We got back to the notch at about 1:30 p.m. By that time, the snow had turned soft. So we were able to “plunge step” down the next chute, taking long strides and landing on our heels, which would then slide several feet until the snow compacted beneath them. It sounds dangerous, but in such soft snow, you’re not likely to fall far, especially with an ice ax in your hands. We covered so much ground with every stride, we descended in 30 minutes what had taken us about two hours to climb.
But when the terrain flattened out, our luck turned. No longer aided by the pull of gravity, we started sinking up to our thighs with every step, a situation known as “post-holing”. Each step became a monumental struggle. We spent at least an hour moving as if we were in quicksand. Even with waterproof boots and pants, the lower halves of our bodies froze, while the upper halves roasted in the afternoon sun.
Miller took it stoically; I whined. At one point, he turned and shouted back up the hill, “You wanted to write a story about the ‘big melt,’ right? You’re hip deep in it now!”
By far the most dangerous part of our descent was the return trip through the gully. In the short time since we’d come up, giant holes had emerged in the avalanche debris. Now, we could see the rushing water beneath.

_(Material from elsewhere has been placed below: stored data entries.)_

--- src/rtl/split_decade_pkg.sv ---
package split_decade_pkg;
  localparam int QUINT_W = 3;
  localparam int DIGIT_W = QUINT_W + 1;

  typedef logic [QUINT_W-1:0] quint_t;

  localparam quint_t QUINT_TOP = quint_t'(4);

  typedef struct packed {
    quint_t quin;
    logic   half;
  } digit_t;

  // Modulo-5 successor; any code at or above the top wraps to zero.
  function automatic quint_t quint_next(input quint_t cur);
    return (cur >= QUINT_TOP) ? '0 : cur + quint_t'(1);
  endfunction
endpackage

--- src/rtl/sdp_rst_sync.sv ---
module sdp_rst_sync #(
  parameter int STAGES = 2
) (
  input  logic clk,
  input  logic arst_n,
  output logic rst_n_o
);
  logic [STAGES-1:0] sh_q;
  logic [STAGES-1:0] sh_d;

  generate
    if (STAGES == 1) begin : g_one
      always_comb sh_d = 1'b1;
    end else begin : g_many
      always_comb sh_d = {sh_q[STAGES-2:0], 1'b1};
    end
  endgenerate

  always_ff @(posedge clk or negedge arst_n) begin
    if (!arst_n) sh_q <= '0;
    else         sh_q <= sh_d;
  end

  assign rst_n_o = sh_q[STAGES-1];
endmodule

--- src/rtl/sdp_fall_detect.sv ---
module sdp_fall_detect #(
  parameter int SYNC_DEPTH = 2
) (
  input  logic clk,
  input  logic rst_n,
  input  logic pin_i,
  output logic fall_o
);
  logic [SYNC_DEPTH-1:0] sync_q;
  logic [SYNC_DEPTH-1:0] sync_d;
  logic                  prev_q;
  logic                  prev_d;

  generate
    if (SYNC_DEPTH == 1) begin : g_one
      always_comb sync_d = pin_i;
    end else begin : g_many
      always_comb sync_d = {sync_q[SYNC_DEPTH-2:0], pin_i};
    end
  endgenerate

  always_comb prev_d = sync_q[SYNC_DEPTH-1];

  always_ff @(posedge clk or negedge rst_n) begin
    if (!rst_n) begin
      sync_q <= '0;
      prev_q <= 1'b0;
    end else begin
      sync_q <= sync_d;
      prev_q <= prev_d;
    end
  end

  assign fall_o = prev_q & ~sync_q[SYNC_DEPTH-1];
endmodule

--- src/rtl/sdp_half_stage.sv ---
module sdp_half_stage (
  input  logic clk,
  input  logic rst_n,
  input  logic clear_i,
  input  logic adv_i,
  output logic q_o
);
  logic q_q;
  logic q_d;
  logic en;

  always_comb begin
    en  = clear_i | adv_i;
    q_d = clear_i ? 1'b0 : ~q_q;
  end

  always_ff @(posedge clk or negedge rst_n) begin
    if (!rst_n)  q_q <= 1'b0;
    else if (en) q_q <= q_d;
  end

  assign q_o = q_q;
endmodule

--- src/rtl/sdp_quint_stage.sv ---
module sdp_quint_stage
  import split_decade_pkg::*;
(
  input  logic   clk,
  input  logic   rst_n,
  input  logic   clear_i,
  input  logic   adv_i,
  output quint_t q_o
);
  quint_t q_q;
  quint_t q_d;
  logic   en;

  always_comb begin
    en  = clear_i | adv_i;
    q_d = clear_i ? '0 : quint_next(q_q);
  end

  always_ff @(posedge clk or negedge rst_n) begin
    if (!rst_n)  q_q <= '0;
    else if (en) q_q <= q_d;
  end

  assign q_o = q_q;
endmodule

--- src/rtl/sdp_unit.sv ---
module sdp_unit
  import split_decade_pkg::*;
#(
  parameter int SYNC_DEPTH = 2
) (
  input  logic   clk,
  input  logic   rst_n,
  input  logic   tick2_i,
  input  logic   tick5_i,
  input  logic   clear_i,
  output digit_t state_o
);
  logic   fall2;
  logic   fall5;
  logic   half_q;
  quint_t quin_q;

  sdp_fall_detect #(.SYNC_DEPTH(SYNC_DEPTH)) u_det2 (
    .clk(clk), .rst_n(rst_n), .pin_i(tick2_i), .fall_o(fall2)
  );

  sdp_fall_detect #(.SYNC_DEPTH(SYNC_DEPTH)) u_det5 (
    .clk(clk), .rst_n(rst_n), .pin_i(tick5_i), .fall_o(fall5)
  );

  sdp_half_stage u_half (
    .clk(clk), .rst_n(rst_n), .clear_i(clear_i), .adv_i(fall2), .q_o(half_q)
  );

  sdp_quint_stage u_quin (
    .clk(clk), .rst_n(rst_n), .clear_i(clear_i), .adv_i(fall5), .q_o(quin_q)
  );

  always_comb begin
    state_o.half = half_q;
    state_o.quin = quin_q;
  end
endmodule

--- src/rtl/split_decade_pair.sv ---
module split_decade_pair
  import split_decade_pkg::*;
#(
  parameter int UNITS      = 2,
  parameter int SYNC_DEPTH = 2,
  parameter int RST_STAGES = 2
) (
  input  logic                     clk,
  input  logic                     rst_n,
  input  logic [UNITS-1:0]         tick2_i,
  input  logic [UNITS-1:0]         tick5_i,
  input  logic [UNITS-1:0]         clear_i,
  output logic [UNITS*DIGIT_W-1:0] count_o
);
  localparam int CW = UNITS * DIGIT_W;

  logic          rst_ok;
  logic [CW-1:0] raw_state;

  sdp_rst_sync #(.STAGES(RST_STAGES)) u_rst (
    .clk(clk), .arst_n(rst_n), .rst_n_o(rst_ok)
  );

  generate
    for (genvar u = 0; u < UNITS; u++) begin : g_unit
      digit_t st;

      sdp_unit #(.SYNC_DEPTH(SYNC_DEPTH)) u_unit (
        .clk(clk), .rst_n(rst_ok),
        .tick2_i(tick2_i[u]), .tick5_i(tick5_i[u]), .clear_i(clear_i[u]),
        .state_o(st)
      );

      assign raw_state[u*DIGIT_W +: DIGIT_W] = st;
      // Clear masks the unit's outputs in the same cycle it is raised.
      assign count_o[u*DIGIT_W +: DIGIT_W]   = clear_i[u] ? '0 : st;
    end
  endgenerate
endmodule

--- config.mk ---
export PLATFORM = sky130hd
export DESIGN_NAME = split_decade_pair
export DESIGN_NICKNAME = d
export VERILOG_FILES = /design/src/rtl/split_decade_pkg.sv /design/src/rtl/sdp_rst_sync.sv /design/src/rtl/sdp_fall_detect.sv /design/src/rtl/sdp_half_stage.sv /design/src/rtl/sdp_quint_stage.sv /design/src/rtl/sdp_unit.sv /design/src/rtl/split_decade_pair.sv
export SDC_FILE = /design/constraint.sdc
export NUM_CORES = 1
export LEC_CHECK = 0
export BUFFER_PORTS_ARGS = -buffer_cell sky130_fd_sc_hd__buf_4
export CORE_MARGIN = 4
export CORE_UTILIZATION = 46
export CTS_CLUSTER_DIAMETER = 80
export DETAILED_ROUTE_END_ITERATION = 7
export PLACE_DENSITY_LB_ADDON = 0.3
export SETUP_SLACK_MARGIN = 0.02
export SKIP_CTS_REPAIR_TIMING = 1
export SYNTH_ARGS = -nofsm -noshare
export SYNTH_HDL_FRONTEND = slang
export SYNTH_SLANG_ARGS = --single-unit
--- constraint.sdc ---
create_clock -name clk -period 0.8 [get_ports clk]
set_clock_uncertainty 0.05 [all_clocks]
set_input_delay 0 -clock clk [delete_from_list [all_inputs] [get_ports clk]]
set_output_delay 0 -clock clk [all_outputs]
set_load 0.01 [all_outputs]
======== After elaboration in Yosys (flattened, before gate mapping) ========
Cells that the tools add are included.
word-level totals
  logic and storage cells ................. 39
  input bits .............................. 8
  output and inout port bits .............. 8
  RAM bits ................................ 0
  latch bits .............................. 0
  ROM bits ................................ 0
  memories kept ........................... 0
  bits in registers ....................... 22
operators by class
  $lt $le $gt $ge ......................... 2
  divide/modulo/power cells ............... 0
  reduce and logical (&&, ||, !) cells .... 0
  bitwise gates (word level) .............. 14
  add/sub/neg operators ................... 2
  shift operators ......................... 0
  mux-type cells .......................... 8
  eq/ne operators ......................... 0
  multipliers ............................. 0
operator list
  cell                   count
  $mux W3                4
  $mux W4                2
  $add A3 B1 Y3 const B  2
  $ge A3 B3 Y1 const B   2
  $not A1 Y1             6
  $and A1 B1 Y1          4
  $or A1 B1 Y1           4
  $mux W1                2

======== Longest topological paths before layout ========
Gate-level depths: netlist of run 1.
  depth in word-level cells ............... 3
  mapped depth ............................ 4
  depth with buffers taken out ............ 4

======== By module ========
A second synthesis of run 1 with hierarchy kept.
second synthesis, totals
  cell total of the unflattened synthesis .. 65
  area total of the unflattened synthesis .. 874.6 µm²
modules (own cells, without submodules)
  module             area an instance (µm²)  cells each  seq. area each (µm²)  times used
  sdp_fall_detect    88.8                    4           75.1                  4
  sdp_quint_stage    162.7                   15          75.1                  2
  sdp_half_stage     37.5                    3           25.0                  2
  sdp_rst_sync       53.8                    3           50.0                  1
  split_decade_pair  50.0                    8           0.0                   1
  sdp_unit           7.5                     1           0.0                   2

======== Worst setup path after synthesis of run 1 ========
OpenSTA, ideal clock, no wires.
  path kind ............................... reg2reg
  start point ............................. register g_unit[1].u_unit.u_det5.sync_q[1]
  end point ............................... register g_unit[1].u_unit.u_quin.q_q[0]
  library setup time ...................... 0.073 ns
  data required time ...................... 0.677 ns
  cell stages (with the launch flop) ...... 4
  clock period less this slack ............ 1.044 ns
  path buffers ............................ 0
  path slack .............................. -0.244 ns
  data arrival time ....................... 0.921 ns
  cells stage by stage .................... dfrtp_1 nand2b_4 or3_1 a21oi_2
on the way
  word-level cells in the longest chain between the ends .. 3
ends and longest elaborated chain
  element                 RTL line               RTL
  from (decl)             sdp_fall_detect.sv:9   logic [SYNC_DEPTH-1:0] sync_q;
  from (signal assigned)  sdp_fall_detect.sv:29  sync_q <= sync_d;
  $not A1 Y1              sdp_fall_detect.sv:34  assign fall_o = prev_q & ~sync_q[SYNC_DEPTH-1];
  $and A1 B1 Y1           sdp_fall_detect.sv:34
  $or A1 B1 Y1            sdp_quint_stage.sv:15  en = clear_i | adv_i;
  to (signal assigned)    sdp_quint_stage.sv:21  else if (en) q_q <= q_d;
  to (decl)               sdp_quint_stage.sv:10  quint_t q_q;
No other way between the ends.
A chain may end at the register's enable or synchronous reset.

======== Final worst setup path of run 1 ========
  start point ............................. register g_unit[1].u_unit.u_quin.q_q[2]
  end point ............................... register g_unit[1].u_unit.u_quin.q_q[0]
on the way
  word-level cells in the longest chain between the ends .. 3
ends and longest elaborated chain
  element       RTL line                RTL
  $ge A3 B3 Y1  split_decade_pkg.sv:16  return (cur >= QUINT_TOP) ? '0 : cur + quint_t'(1);
  $mux W3       split_decade_pkg.sv:16
  $mux W3       sdp_quint_stage.sv:16   q_d = clear_i ? '0 : quint_next(q_q);
No other way between the ends.

==> results.tsv, run 1 <==
metric	value	unit
outcome	finished, violations left	
violations	negative hold slack, negative setup slack	
synth_nets	79	
core-area	1730	um2
dp_slack	-0.261	ns
startpoint	g_unit[1].u_unit.u_quin.q_o[2]	
antenna_found_initial	0	
cp_num_buf_inv	1	
period_minus_slack	1.15	ns
synth.most_common_cell	dfrtp_1	
chipHeight	50.6	um
drive_above_1_share	48.1	%
fp.dieW	50.6	um
initial_utilization	48.3	%
synth_seq_area_share	66.1	%
cts_tree	done	
startpoint_type	flip-flop	
synth_common_cells	dfrtp_1 (22), nor2_1 (8), nor2b_1 (7), nand2_1 (5)	
setup_viol	16	
crit_path_end_kind	flip-flop	
drc	0	
drt.antenna.violating_nets	0	
hold_viol	4	
fin_crit_sh	144	%
die_area	2560	um2
holdWs	-0.122	ns
synth.largest_area_cell	dfrtp_1	
critical_path_peak_fanout	2	
ios	16	
synth_edf_count	0	
worstReg2RegStart	g_unit[1].u_unit.u_quin.q_o[2]	
power.density	1590	nW/um2
worstHoldStart	clear_i[1]	
overflow	0	
min_path_type	primary input to flip-flop	
numCtsBuffers	3	
grt_max_degree	13	
synthTopCellsByArea	dfrtp_1 (66%), ha_1 (6.0%), nor2b_1 (5.3%)	
async_reset_ff_share	100	%
track_usage	10.5	%
syn_area	833	um2
synth_ff_type	dfrtp_1	
fin_util	74.5	%
rsz0062_at_grt	true	
critical_path_class	flip-flop to flip-flop	
dp_hpwl	923	um
synth_top_area_share	66.1	%
cp.required	0.99	ns
wire_per_inst	10.2	um
synth_area_per_cell	12.4	um2
clock-sinks	22	
viasPerCell	4.48	
tns	-3.53	ns
slew_viol_final	0	
critical_path.top_delay_family	flip-flops	
gp_congestion	0.792	
cts_root_buf	clkbuf_4	
synth_cell_types	16	
p_leak	0.603	nW
maxCapViolations	0	
fillers	128	
first_global_vias	492	
path_clk_slew	0.11	ns
clk_latency	0.29	ns
grt_pass1_wl	2010	um
final_nets	121	
vias	596	
fin_total_pwr	2.04	mW
diodes	0	
dr.pass1.iters	3	
drt-total-wl	1360	um
ys_ff_latch	22	
ys_warn_count	0	
port-buffer-count	15	
netlist_instances	67	
finalWorstSetupSlack	-0.350	ns
achievable-frequency	869	MHz
cts_htree_levels	1	
clock_path_buffers	2	
rows	15	
syn2layout_area_growth	54.4	%
cp_slowest_cell	dfrtp_1	
first_iter_violations	4	
ir_worst_vdd	1.44	mV
max_stage_delay	0.42	ns
cp_data_arrival_time	1.34	ns
path_cells	buf_4 -> or3_1 -> a21oi_2	
cell families (layout without fill, tap and decap cells):
logic type / after synthesis / after routing / share of synthesized area [%]
simple gates: 28 / 28 / 18.9
other cells: 1 / 1 / 0.450
buf+inv: 4 / 45 / 1.80
flops: 22 / 22 / 66.1
fa+ha+maj: 4 / 4 / 6.01
xor+xnor: 2 / 2 / 2.10
compound gates: 5 / 5 / 3.45
mux: 1 / 1 / 1.20
placed cells by master (no fill, tap or decap), types with 2 or more instances in the layout:
cell type / n
dlygate4sd3_1: 7
inv_2: 4
nor2_1: 4
buf_4: 23
nand3b_1: 4
a21oi_1: 3
a21oi_2: 2
clkbuf_4: 3
nor2b_1: 3
nor2_2: 4
buf_6: 7
ha_1: 3
nand2_1: 5
dfrtp_1: 22
nor2b_4: 4
path summary, 6_finish.rpt:
check,endpoint,slack [ns],cells past startpoint
setup reg to reg,g_unit[1].u_unit.u_quin.q_o[0],-0.35,3
setup / recovery,g_unit[1].u_unit.u_quin.q_o[0],-0.35,3
hold reg to reg,g_unit[1].u_unit.u_det5.sync_q[1],0.14,1
min in group asynchronous,g_unit[1].u_unit.u_det5.sync_q[1],0.14,1
hold / removal,g_unit[1].u_unit.u_quin.q_o[0],-0.12,2
max in group asynchronous,u_rst.sh_q[1],0.09,3
per-layer routing:
layer  vias up  track usage [%]  share of wire [%]
met5         -                0                  0
met4         0             5.38                1.0
met3         2             1.78                3.2
met2         9             17.0                 51
met1       290             13.5                 45
li1        295                -                  -
flip-flops by register name, summed over array words and instances (netlist names):
register,count
g_unit.u_unit.u_det2.prev_q,2
g_unit.u_unit.u_det2.sync_q,4
g_unit.u_unit.u_det5.prev_q,2
g_unit.u_unit.u_det5.sync_q,4
g_unit.u_unit.u_half.q_o,2
g_unit.u_unit.u_quin.q_o,6
u_rst.sh_q,2
per-stage QoR:
step | instances | hold slack, ns | instance area (um2)
after floorplan | 67 | -0.346 | 838
after global placement | 116 | -0.266 | 1050
after detailed placement | 116 | -0.267 | 1050
after CTS | 120 | -0.604 | 1090
after global routing | 133 | -0.137 | 1290
final | 133 | -0.122 | 1290
power by group:
group	internal (mW)	total (mW)	switching (mW)	leakage, nW
registers	1.17	1.20	0.0317	0.272
logic	0.158	0.268	0.109	0.310
clock network	0.277	0.576	0.299	0.0210
total	1.60	2.04	0.441	0.603
cell type report:
cell class | instances | area (um2) | share of cell area (%)
sequential | 22 | 551 | 42.8
multi-input combinational | 41 | 332 | 25.8
tap | 25 | 31.3 | 2.43
clock buffer | 4 | 36.3 | 2.82
inverter | 4 | 15.0 | 1.17
timing repair buffer | 37 | 322 | 25.0
No activity file was read; power rests on OpenSTA's default activity.
==> run 2: changes to the inputs <==
CORE_UTILIZATION = 45   (was 46)
==> run 2 against run 1 <==
The run ends with negative setup slack left. Worst hold slack gained 0.17 ns. Maximum frequency grew 2.1%. Sequential cell count is the same. Critical path depth is the same. Die area grew 1.9%. Setup slack gained 0.023 ns. First-iteration DRC count shrank 25%. Clock-buffer cell count is the same. Sequential share of layout area shrank 0.70 points. Power grew 1.5%.
==> results.tsv, run 2 (synthesized netlist as in run 1, its figures left out) <==
metric	value	unit
outcome	finished, violations left	
violations	negative setup slack	
syn2layout_area_growth	56.9	%
fin_crit_sh	141	%
hold_viol	0	
largest_reg_flops	6	
final_nets	123	
grt_pass1_wl	2300	um
path_cells	buf_6 -> nor2b_1 -> buf_4	
initial_utilization	47.7	%
rows	15	
cp.required	0.75	ns
die_area	2600	um2
clock_path_buffers	2	
numCtsBuffers	3	
fp.dieW	51.0	um
crit_path_end_kind	output pin	
core-area	1750	um2
finalWorstSetupSlack	-0.327	ns
setup_viol	16	
p_leak	0.603	nW
ir_worst_vdd	1.45	mV
drive_above_1_share	46.4	%
cts_htree_levels	1	
track_usage	11.8	%
achievable-frequency	888	MHz
cp_num_buf_inv	2	
overflow	0	
cts_root_buf	clkbuf_4	
cp_slowest_cell	dfrtp_1	
dp_hpwl	1010	um
fin_total_pwr	2.07	mW
gp_congestion	0.795	
ios	16	
rsz0062_at_grt	true	
critical_path_peak_fanout	4	
power.density	1590	nW/um2
first_global_vias	583	
wire_per_inst	11.9	um
drt-total-wl	1600	um
cp_data_arrival_time	1.08	ns
dp_slack	-0.271	ns
viasPerCell	4.47	
clock-sinks	22	
path_clk_slew	0.12	ns
cts_tree	done	
diodes	0	
fillers	120	
min_path_type	flip-flop to async pin	
drc	0	
dr.pass1.iters	4	
antenna_found_initial	0	
max_stage_delay	0.41	ns
first_iter_violations	3	
drt.antenna.violating_nets	0	
vias	604	
grt_max_degree	13	
critical_path_class	flip-flop to output pin	
critical_path.top_delay_family	flip-flops	
period_minus_slack	1.13	ns
clk_latency	0.30	ns
mostFrequentLayoutCells	dfrtp_1 (22), buf_4 (22), buf_6 (9), dlygate4sd3_1 (8)	
startpoint_type	flip-flop	
maxCapViolations	0	
chipHeight	51.0	um
port-buffer-count	15	
slew_viol_final	0	
run 2: cell count changes in the layout (fill, tap and decap cells not counted), moves of 2 or more:
cell | previous run | this run
buf_6 | 7 | 9
nor2_2 | 4 | 1
nor2_4 | 0 | 2
nor2b_4 | 4 | 2
run 2: worst paths after layout:
kind / cells after the start / startpoint / to / slack (ns)
max: 3 / g_unit[1].u_unit.u_quin.q_o[2] / count_o[7] / -0.33
min: 0 / u_rst.sh_q[1] / g_unit[1].u_unit.u_det2.sync_q[1] / 0.05
max reg2reg: 3 / g_unit[1].u_unit.u_quin.q_o[0] / g_unit[1].u_unit.u_quin.q_o[0] / -0.33
min reg2reg: 0 / u_rst.sh_q[1] / g_unit[1].u_unit.u_det2.sync_q[1] / 0.05
max in group asynchronous: 3 / rst_n / u_rst.sh_q[1] / 0.10
min in group clk: 3 / clear_i[1] / count_o[5] / 0.22
run 2: metrics by stage:
stage / utilization, % / TNS, ns / instances / hold slack (ns) / area [um2]
2_1_floorplan: - / -0.834 / 67 / -0.346 / 838
3_3_place_gp: 61.0 / -1.20 / 118 / -0.268 / 1060
3_5_place_dp: 61.0 / -1.35 / 118 / -0.266 / 1060
4_1_cts: 63.1 / -3.83 / 122 / -0.606 / 1100
5_1_grt: 74.9 / -4.36 / 135 / 0.0734 / 1310
6_report: 74.9 / -3.57 / 135 / 0.0501 / 1310
run 2: cell type report:
cell class | instances | area (um2) | area share (%)
sequential | 22 | 551 | 42.1
inverter | 4 | 15.0 | 1.15
tap | 25 | 31.3 | 2.39
clock buffer | 4 | 36.3 | 2.78
multi-input combinational | 41 | 328 | 25.1
timing repair buffer | 39 | 347 | 26.5
run 2: where the power goes:
| part | internal, mW | switching, mW | leakage [nW] |
|---|---|---|---|
| combinational | 0.167 | 0.116 | 0.310 |
| sequential | 1.17 | 0.0341 | 0.272 |
| clock | 0.277 | 0.313 | 0.0210 |
| total | 1.61 | 0.463 | 0.603 |
run 2: layer usage:
| layer | track usage [%] | part of all wire (%) | vias to the layer above |
|---|---|---|---|
| met5 | 0 | 0 | - |
| met4 | 5.38 | 0.75 | 0 |
| met3 | 1.75 | 3.1 | 2 |
| met2 | 21.7 | 54 | 9 |
| met1 | 13.2 | 42 | 296 |
| li1 | - | - | 297 |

We stuck to the cliffs above the gully, making a slow and careful rock-climbing descent along a series of narrow catwalks known as the Ebersbacher Ledges. It required delicate footwork, especially with heavy packs. In spots, a fall could have been disastrous. But at least we trusted the rock not to dissolve beneath our feet.
From the bottom of the chute, it was an easy hike on dirt to the parking lot, where we dropped our packs and gleefully traded our boots for flip-flops.
My outdoor resume is long and varied, including multiple climbs of snowy peaks, but I would not have attempted Whitney in those conditions without someone as experienced as Miller.
As for the college students we met on the summit, luck was on their side — mostly.
With the snow so soft and forgiving in the afternoon, they ran much of the way down the Whitney Trail, Severson said in a phone interview a couple of days later. When they fell, they stopped themselves by digging in their heels and elbows.
But the mountain was changing rapidly. At one point, they encountered fresh avalanche debris across the trail that hadn’t been there during their ascent. At another, they realized they were on a snow bridge across a cascading stream they hadn’t noticed on the way up.
“So much changes in just five hours,” Severson said.
But they didn’t escape completely unscathed.
Severson hadn’t brought sunglasses and didn’t consider the threat of snow blindness until the drive home, when he felt like “screaming.” He wound up in an emergency room with sunburned corneas, a painful condition that cleared up with medication after a visit to an ophthalmologist.
“I kind of just did this whole thing on a whim,” he said.
Riza realized his decades-long dream of skiing off the Whitney summit. He had to take the skis off and hike a couple of sections near the top, where the snow was blown off the trail, but he managed to ski an almost unbroken line from about 13,000 feet to the parking lot.
“While you guys were post-holing, I was probably drinking a beer,” he said.
He was relieved when I told him a temporary case of snow blindness was the worst that had happened to the couple from San Jose State. He’d been worried about them since he first encountered them on the way up.
“I’ve been involved in rescues before, I’ve seen the bloody messes,” he said. “People have died exactly where they were standing because they didn’t have the right equipment.”